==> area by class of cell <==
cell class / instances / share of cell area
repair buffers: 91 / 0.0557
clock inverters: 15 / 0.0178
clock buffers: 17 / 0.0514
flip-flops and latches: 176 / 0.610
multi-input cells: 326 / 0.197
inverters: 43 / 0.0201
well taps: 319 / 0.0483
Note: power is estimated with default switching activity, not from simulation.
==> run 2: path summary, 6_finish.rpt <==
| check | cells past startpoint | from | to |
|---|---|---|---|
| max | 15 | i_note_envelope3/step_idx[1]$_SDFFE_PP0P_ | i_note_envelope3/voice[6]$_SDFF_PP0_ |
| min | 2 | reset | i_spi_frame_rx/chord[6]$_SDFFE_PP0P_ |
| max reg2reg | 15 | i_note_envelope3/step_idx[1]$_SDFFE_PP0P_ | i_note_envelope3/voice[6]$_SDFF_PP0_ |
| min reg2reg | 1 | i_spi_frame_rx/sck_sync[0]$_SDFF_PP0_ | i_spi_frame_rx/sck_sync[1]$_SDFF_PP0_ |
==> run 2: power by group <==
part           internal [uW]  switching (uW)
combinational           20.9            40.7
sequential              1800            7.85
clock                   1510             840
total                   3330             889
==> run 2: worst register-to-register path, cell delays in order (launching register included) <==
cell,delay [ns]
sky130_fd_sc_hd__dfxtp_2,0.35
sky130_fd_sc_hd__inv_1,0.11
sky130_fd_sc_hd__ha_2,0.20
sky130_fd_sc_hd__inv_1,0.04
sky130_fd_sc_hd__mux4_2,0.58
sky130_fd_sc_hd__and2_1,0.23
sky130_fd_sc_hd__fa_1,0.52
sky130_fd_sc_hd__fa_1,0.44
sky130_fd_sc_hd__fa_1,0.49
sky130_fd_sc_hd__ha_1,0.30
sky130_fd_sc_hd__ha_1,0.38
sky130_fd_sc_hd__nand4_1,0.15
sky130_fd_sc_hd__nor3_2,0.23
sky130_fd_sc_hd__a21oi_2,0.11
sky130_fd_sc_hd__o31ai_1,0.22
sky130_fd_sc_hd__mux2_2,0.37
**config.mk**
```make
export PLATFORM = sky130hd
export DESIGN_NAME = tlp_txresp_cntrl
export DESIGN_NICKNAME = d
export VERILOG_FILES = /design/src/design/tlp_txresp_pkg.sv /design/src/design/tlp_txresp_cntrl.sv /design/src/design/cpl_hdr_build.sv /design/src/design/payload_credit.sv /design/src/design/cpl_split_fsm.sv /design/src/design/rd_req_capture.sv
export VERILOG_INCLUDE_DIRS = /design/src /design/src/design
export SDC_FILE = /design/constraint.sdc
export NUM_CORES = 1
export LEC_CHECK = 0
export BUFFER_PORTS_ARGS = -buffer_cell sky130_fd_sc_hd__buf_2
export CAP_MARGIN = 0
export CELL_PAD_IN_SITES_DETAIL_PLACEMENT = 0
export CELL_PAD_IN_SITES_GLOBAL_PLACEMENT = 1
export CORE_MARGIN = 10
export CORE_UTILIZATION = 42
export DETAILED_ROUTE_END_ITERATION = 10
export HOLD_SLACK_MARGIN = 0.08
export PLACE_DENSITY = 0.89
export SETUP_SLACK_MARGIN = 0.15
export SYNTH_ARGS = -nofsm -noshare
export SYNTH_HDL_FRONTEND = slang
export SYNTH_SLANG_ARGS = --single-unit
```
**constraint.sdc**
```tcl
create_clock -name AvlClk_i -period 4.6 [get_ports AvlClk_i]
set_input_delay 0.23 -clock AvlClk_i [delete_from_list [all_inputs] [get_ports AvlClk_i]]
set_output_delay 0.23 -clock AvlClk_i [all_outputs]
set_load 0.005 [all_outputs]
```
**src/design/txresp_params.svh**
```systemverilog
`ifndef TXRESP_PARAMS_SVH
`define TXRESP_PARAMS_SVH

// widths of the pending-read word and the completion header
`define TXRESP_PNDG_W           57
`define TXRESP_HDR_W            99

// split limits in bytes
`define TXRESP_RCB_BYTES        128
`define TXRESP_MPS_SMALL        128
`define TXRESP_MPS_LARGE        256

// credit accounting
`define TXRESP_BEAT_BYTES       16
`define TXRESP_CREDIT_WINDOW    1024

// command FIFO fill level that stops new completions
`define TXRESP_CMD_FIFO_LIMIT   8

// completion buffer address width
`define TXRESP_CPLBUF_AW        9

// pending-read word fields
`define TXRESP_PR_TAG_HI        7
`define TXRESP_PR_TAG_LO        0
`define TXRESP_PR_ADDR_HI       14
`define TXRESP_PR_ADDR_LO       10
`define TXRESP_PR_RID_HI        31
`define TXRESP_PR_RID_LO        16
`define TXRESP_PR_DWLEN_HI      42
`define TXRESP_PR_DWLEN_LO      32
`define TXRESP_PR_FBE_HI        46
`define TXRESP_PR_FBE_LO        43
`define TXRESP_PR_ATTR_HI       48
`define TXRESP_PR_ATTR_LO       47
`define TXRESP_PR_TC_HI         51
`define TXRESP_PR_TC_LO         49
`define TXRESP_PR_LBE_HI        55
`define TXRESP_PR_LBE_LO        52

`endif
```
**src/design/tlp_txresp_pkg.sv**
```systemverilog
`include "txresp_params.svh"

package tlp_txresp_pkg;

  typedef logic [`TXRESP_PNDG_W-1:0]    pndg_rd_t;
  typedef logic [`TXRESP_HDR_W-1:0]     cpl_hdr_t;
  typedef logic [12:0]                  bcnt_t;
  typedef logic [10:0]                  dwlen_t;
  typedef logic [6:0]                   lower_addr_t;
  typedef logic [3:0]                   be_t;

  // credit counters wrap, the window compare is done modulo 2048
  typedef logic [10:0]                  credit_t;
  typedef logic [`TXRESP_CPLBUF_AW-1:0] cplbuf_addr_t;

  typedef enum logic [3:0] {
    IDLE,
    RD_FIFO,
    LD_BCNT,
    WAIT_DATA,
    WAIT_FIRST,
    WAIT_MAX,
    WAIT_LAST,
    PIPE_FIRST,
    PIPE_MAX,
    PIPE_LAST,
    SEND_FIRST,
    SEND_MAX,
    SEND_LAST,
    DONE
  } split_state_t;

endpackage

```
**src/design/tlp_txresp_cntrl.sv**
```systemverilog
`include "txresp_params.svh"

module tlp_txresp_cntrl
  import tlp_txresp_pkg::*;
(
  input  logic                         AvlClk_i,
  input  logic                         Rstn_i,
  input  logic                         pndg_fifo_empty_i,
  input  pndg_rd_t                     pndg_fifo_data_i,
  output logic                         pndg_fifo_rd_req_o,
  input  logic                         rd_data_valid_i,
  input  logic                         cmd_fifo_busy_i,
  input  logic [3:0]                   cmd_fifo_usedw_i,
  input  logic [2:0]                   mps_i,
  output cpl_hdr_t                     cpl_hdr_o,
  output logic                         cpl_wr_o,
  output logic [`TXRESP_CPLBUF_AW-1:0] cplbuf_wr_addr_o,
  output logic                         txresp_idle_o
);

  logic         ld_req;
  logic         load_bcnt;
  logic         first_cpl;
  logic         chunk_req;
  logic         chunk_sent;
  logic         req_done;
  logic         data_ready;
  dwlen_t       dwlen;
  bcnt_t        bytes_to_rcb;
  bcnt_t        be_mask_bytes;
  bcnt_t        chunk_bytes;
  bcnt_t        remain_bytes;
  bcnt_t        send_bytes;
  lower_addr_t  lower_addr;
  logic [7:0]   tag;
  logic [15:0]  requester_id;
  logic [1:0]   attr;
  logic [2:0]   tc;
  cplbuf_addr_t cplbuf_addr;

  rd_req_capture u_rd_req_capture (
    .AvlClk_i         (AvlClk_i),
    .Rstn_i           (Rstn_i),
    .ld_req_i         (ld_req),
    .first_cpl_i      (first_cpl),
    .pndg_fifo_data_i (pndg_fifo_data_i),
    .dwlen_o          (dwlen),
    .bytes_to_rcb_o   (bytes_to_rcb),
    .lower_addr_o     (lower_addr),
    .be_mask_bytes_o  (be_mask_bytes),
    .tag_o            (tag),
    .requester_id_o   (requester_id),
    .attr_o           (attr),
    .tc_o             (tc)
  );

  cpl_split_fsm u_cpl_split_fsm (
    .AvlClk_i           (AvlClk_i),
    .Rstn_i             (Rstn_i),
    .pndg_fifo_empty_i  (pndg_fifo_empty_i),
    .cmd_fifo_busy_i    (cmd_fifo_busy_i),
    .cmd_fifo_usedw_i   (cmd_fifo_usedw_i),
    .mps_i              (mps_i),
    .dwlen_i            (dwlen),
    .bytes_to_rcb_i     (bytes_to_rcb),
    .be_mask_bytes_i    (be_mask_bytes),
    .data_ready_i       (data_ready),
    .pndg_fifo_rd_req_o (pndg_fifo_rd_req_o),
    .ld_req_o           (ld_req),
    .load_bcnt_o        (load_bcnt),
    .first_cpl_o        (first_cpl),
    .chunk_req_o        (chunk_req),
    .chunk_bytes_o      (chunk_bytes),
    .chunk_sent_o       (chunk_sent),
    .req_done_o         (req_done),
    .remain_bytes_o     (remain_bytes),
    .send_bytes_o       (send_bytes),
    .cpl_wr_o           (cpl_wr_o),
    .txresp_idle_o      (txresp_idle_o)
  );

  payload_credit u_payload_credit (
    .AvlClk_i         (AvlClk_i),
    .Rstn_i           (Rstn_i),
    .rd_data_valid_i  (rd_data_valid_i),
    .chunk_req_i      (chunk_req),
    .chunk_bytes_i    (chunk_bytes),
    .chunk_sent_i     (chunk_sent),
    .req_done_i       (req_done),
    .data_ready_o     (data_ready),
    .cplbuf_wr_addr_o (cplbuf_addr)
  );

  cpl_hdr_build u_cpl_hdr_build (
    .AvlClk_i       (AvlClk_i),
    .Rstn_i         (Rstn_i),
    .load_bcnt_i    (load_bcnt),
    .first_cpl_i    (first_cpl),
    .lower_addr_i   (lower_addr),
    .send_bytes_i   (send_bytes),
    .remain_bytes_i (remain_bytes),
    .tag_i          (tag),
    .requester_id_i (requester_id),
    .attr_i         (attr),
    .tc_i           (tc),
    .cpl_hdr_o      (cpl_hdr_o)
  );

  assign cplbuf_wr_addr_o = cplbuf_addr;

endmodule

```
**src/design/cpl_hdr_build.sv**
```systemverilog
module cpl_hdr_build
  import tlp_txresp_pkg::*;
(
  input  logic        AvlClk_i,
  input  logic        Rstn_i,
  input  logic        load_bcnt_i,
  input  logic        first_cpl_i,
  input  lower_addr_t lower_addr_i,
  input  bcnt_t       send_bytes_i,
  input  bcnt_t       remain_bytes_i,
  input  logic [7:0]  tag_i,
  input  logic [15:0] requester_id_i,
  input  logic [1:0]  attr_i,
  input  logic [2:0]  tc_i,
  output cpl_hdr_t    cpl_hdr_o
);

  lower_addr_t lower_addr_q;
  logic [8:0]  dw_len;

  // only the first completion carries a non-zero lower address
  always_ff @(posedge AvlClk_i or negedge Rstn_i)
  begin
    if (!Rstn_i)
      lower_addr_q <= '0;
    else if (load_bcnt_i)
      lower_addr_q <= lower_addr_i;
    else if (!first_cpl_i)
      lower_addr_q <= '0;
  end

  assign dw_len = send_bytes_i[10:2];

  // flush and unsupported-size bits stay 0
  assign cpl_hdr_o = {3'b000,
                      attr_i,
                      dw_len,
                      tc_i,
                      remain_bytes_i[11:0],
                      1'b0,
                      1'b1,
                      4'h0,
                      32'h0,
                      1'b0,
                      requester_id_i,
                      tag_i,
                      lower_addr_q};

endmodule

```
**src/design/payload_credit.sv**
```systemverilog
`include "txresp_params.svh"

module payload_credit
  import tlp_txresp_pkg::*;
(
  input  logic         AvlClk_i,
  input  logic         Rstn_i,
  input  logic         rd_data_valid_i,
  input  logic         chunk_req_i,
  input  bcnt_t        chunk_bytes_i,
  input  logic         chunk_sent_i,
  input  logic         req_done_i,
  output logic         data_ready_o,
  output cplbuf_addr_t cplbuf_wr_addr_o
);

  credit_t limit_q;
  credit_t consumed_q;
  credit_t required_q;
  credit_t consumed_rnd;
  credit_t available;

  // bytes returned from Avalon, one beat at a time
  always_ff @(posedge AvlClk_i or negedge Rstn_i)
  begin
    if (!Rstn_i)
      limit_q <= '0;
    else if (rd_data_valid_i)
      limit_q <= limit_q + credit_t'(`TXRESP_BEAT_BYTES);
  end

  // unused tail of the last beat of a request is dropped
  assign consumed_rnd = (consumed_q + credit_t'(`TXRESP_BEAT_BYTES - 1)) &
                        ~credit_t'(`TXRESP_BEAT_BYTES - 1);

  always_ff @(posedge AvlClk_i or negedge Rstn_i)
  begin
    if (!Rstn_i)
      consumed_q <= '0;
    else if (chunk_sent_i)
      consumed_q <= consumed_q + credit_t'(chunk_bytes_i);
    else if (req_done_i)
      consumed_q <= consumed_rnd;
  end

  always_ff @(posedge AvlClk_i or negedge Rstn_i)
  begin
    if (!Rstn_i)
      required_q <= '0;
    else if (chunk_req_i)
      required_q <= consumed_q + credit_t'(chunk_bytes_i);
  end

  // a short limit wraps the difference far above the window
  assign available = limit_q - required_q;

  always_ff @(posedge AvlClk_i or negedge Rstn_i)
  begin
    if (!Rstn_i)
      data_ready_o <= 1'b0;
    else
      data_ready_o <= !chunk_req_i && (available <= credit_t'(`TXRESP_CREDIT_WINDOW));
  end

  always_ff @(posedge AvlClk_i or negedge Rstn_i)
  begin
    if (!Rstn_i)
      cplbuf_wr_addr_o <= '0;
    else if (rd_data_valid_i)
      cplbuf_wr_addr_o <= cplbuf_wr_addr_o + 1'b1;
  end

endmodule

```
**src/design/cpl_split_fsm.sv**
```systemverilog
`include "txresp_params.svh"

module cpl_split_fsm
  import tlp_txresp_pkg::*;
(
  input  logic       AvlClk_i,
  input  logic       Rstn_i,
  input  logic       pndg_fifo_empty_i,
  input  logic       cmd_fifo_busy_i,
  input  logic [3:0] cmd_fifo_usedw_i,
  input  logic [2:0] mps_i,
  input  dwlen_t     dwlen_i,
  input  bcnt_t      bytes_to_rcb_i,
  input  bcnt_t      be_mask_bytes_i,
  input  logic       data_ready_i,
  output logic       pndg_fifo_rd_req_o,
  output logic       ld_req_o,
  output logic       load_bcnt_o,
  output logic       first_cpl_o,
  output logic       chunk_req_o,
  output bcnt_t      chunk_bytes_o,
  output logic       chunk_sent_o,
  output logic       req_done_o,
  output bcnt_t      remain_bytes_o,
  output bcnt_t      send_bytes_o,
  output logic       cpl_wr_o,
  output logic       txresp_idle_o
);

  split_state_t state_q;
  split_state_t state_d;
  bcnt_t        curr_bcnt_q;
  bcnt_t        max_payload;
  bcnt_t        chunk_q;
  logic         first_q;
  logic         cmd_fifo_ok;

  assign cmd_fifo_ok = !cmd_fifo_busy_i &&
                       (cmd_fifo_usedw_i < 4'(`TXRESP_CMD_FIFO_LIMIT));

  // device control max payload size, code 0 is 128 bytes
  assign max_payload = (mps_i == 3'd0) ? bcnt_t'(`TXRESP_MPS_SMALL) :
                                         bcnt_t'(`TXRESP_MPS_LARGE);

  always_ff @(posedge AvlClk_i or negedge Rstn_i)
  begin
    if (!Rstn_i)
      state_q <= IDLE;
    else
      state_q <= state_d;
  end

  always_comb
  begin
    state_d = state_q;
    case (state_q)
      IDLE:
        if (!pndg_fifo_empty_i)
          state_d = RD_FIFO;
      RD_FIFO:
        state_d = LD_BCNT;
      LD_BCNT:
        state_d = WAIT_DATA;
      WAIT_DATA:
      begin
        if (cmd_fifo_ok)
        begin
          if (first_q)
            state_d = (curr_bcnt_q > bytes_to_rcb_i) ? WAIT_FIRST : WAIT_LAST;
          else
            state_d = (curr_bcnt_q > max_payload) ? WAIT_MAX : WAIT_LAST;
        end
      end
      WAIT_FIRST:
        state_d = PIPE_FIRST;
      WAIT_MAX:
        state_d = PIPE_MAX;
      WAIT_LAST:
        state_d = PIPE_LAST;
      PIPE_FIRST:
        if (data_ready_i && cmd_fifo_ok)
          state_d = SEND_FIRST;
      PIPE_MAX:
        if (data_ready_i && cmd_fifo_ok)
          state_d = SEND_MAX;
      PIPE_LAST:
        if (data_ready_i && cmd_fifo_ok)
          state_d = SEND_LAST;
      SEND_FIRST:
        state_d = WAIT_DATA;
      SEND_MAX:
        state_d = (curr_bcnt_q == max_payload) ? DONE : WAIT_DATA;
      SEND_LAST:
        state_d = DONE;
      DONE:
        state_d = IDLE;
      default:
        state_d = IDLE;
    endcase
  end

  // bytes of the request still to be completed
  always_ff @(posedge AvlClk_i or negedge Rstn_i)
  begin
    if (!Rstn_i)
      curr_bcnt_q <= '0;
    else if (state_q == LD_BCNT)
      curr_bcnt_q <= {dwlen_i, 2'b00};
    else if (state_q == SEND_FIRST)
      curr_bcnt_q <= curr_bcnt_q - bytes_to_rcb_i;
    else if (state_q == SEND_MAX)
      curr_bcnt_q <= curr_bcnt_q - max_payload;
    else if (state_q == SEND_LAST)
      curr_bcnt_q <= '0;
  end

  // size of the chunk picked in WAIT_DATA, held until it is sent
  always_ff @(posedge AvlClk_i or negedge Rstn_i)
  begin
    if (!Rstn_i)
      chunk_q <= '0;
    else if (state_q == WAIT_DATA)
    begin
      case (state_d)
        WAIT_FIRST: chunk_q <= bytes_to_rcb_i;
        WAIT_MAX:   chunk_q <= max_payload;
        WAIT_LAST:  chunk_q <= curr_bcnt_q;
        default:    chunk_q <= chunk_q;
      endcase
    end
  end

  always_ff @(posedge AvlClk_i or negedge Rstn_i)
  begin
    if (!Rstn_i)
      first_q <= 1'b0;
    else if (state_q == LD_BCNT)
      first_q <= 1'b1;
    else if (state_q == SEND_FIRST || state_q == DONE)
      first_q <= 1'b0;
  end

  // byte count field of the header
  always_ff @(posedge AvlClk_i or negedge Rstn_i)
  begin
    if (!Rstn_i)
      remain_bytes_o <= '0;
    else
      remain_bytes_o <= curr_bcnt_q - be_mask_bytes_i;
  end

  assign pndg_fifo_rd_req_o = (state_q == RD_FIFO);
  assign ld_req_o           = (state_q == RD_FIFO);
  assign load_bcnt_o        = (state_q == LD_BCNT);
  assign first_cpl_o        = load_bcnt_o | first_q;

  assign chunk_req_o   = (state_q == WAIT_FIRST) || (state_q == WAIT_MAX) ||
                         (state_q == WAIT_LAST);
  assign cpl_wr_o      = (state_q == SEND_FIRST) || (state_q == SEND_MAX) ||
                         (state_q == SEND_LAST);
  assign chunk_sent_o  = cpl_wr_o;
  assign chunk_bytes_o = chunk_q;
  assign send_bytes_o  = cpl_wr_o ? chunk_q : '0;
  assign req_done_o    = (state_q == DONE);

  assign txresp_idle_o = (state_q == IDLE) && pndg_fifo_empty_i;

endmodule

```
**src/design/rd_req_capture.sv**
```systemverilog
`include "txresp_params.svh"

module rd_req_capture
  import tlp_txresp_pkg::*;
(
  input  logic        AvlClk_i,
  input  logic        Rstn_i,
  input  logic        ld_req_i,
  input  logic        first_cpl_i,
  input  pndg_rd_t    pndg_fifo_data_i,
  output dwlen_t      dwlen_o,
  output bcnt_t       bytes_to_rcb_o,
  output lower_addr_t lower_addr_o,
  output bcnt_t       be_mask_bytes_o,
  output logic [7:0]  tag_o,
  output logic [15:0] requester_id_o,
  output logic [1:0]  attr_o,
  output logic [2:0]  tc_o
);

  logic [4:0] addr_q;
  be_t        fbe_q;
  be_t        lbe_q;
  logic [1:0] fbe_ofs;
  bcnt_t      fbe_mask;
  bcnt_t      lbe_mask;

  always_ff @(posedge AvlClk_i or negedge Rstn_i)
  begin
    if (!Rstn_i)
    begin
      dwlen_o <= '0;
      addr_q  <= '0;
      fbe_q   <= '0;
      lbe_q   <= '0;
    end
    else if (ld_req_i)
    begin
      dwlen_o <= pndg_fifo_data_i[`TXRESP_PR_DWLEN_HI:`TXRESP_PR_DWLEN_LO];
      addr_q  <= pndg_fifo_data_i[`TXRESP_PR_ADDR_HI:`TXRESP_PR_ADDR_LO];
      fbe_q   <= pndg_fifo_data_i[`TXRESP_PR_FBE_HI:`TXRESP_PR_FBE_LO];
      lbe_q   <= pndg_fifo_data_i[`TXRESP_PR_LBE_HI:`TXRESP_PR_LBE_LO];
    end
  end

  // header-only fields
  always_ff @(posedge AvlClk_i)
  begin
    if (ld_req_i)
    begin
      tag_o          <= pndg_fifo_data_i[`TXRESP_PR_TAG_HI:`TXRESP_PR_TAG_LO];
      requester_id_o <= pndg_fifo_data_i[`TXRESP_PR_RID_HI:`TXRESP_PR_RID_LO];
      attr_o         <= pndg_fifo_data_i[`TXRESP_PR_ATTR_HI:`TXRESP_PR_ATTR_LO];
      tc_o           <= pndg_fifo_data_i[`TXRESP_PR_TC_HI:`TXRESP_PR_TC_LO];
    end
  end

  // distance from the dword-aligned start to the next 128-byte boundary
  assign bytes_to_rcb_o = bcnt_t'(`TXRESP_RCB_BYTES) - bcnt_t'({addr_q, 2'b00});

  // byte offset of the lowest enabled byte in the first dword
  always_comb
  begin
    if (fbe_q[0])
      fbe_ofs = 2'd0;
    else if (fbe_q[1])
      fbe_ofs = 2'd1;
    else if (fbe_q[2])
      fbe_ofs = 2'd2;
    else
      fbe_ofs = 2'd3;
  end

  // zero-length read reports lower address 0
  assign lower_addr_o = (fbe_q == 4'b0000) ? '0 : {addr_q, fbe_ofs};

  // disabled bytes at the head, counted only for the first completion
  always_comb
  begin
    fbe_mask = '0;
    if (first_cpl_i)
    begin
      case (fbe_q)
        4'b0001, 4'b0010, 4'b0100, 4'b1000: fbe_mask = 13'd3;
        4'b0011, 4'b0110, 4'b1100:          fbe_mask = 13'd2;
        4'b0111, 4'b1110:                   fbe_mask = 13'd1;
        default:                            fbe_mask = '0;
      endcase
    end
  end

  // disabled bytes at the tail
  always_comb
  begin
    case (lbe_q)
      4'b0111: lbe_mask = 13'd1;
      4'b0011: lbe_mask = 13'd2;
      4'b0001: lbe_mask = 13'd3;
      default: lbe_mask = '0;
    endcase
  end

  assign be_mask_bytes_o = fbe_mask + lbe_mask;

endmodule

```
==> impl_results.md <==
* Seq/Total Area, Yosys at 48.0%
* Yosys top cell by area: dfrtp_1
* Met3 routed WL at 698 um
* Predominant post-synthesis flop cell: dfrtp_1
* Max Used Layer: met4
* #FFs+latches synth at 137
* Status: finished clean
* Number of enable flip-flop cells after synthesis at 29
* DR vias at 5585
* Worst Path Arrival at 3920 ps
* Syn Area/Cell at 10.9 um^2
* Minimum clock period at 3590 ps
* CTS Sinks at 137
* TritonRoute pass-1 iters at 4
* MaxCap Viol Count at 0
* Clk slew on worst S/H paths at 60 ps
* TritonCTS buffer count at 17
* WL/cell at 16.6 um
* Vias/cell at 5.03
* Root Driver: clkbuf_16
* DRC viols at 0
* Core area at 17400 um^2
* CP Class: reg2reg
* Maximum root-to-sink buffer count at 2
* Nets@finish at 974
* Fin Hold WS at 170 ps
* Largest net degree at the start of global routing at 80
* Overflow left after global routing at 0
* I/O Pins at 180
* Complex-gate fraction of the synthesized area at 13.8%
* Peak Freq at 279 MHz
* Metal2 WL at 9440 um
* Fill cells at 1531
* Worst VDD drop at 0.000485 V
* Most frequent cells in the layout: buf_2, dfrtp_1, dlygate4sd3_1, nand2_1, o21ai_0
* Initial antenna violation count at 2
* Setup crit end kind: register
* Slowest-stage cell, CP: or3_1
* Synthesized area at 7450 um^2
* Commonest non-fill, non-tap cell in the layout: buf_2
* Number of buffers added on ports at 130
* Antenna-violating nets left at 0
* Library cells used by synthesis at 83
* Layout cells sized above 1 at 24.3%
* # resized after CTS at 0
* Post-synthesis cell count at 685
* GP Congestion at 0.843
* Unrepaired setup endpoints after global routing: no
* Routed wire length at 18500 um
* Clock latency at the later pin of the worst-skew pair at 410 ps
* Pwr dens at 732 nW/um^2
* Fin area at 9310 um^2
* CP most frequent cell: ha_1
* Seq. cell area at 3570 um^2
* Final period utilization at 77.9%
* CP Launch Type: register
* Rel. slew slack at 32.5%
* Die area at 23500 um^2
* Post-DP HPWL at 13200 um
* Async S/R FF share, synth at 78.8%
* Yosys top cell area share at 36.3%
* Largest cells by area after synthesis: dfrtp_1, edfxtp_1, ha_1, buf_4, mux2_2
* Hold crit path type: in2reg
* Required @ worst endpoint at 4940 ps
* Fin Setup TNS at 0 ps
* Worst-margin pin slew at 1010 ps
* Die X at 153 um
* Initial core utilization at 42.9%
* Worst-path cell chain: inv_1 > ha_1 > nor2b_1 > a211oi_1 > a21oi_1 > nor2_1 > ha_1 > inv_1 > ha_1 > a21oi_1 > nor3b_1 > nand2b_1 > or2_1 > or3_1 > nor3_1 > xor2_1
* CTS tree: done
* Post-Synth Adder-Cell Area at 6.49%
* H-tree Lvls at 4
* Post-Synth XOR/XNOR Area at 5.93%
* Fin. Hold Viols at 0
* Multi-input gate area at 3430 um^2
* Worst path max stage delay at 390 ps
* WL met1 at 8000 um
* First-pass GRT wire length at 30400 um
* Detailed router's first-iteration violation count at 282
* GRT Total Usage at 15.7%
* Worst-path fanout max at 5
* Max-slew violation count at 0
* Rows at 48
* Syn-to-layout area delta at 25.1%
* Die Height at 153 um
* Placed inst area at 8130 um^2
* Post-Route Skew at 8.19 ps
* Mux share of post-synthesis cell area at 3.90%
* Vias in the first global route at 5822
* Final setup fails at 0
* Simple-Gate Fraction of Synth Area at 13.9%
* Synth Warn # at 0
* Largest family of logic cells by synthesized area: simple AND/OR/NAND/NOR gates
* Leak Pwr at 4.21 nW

----

* Task
Which lines in the data above hold the string "Yosys"? Return each of them.

* Output below
* Seq/Total Area, Yosys at 48.0%
* Yosys top cell by area: dfrtp_1
* Yosys top cell area share at 36.3%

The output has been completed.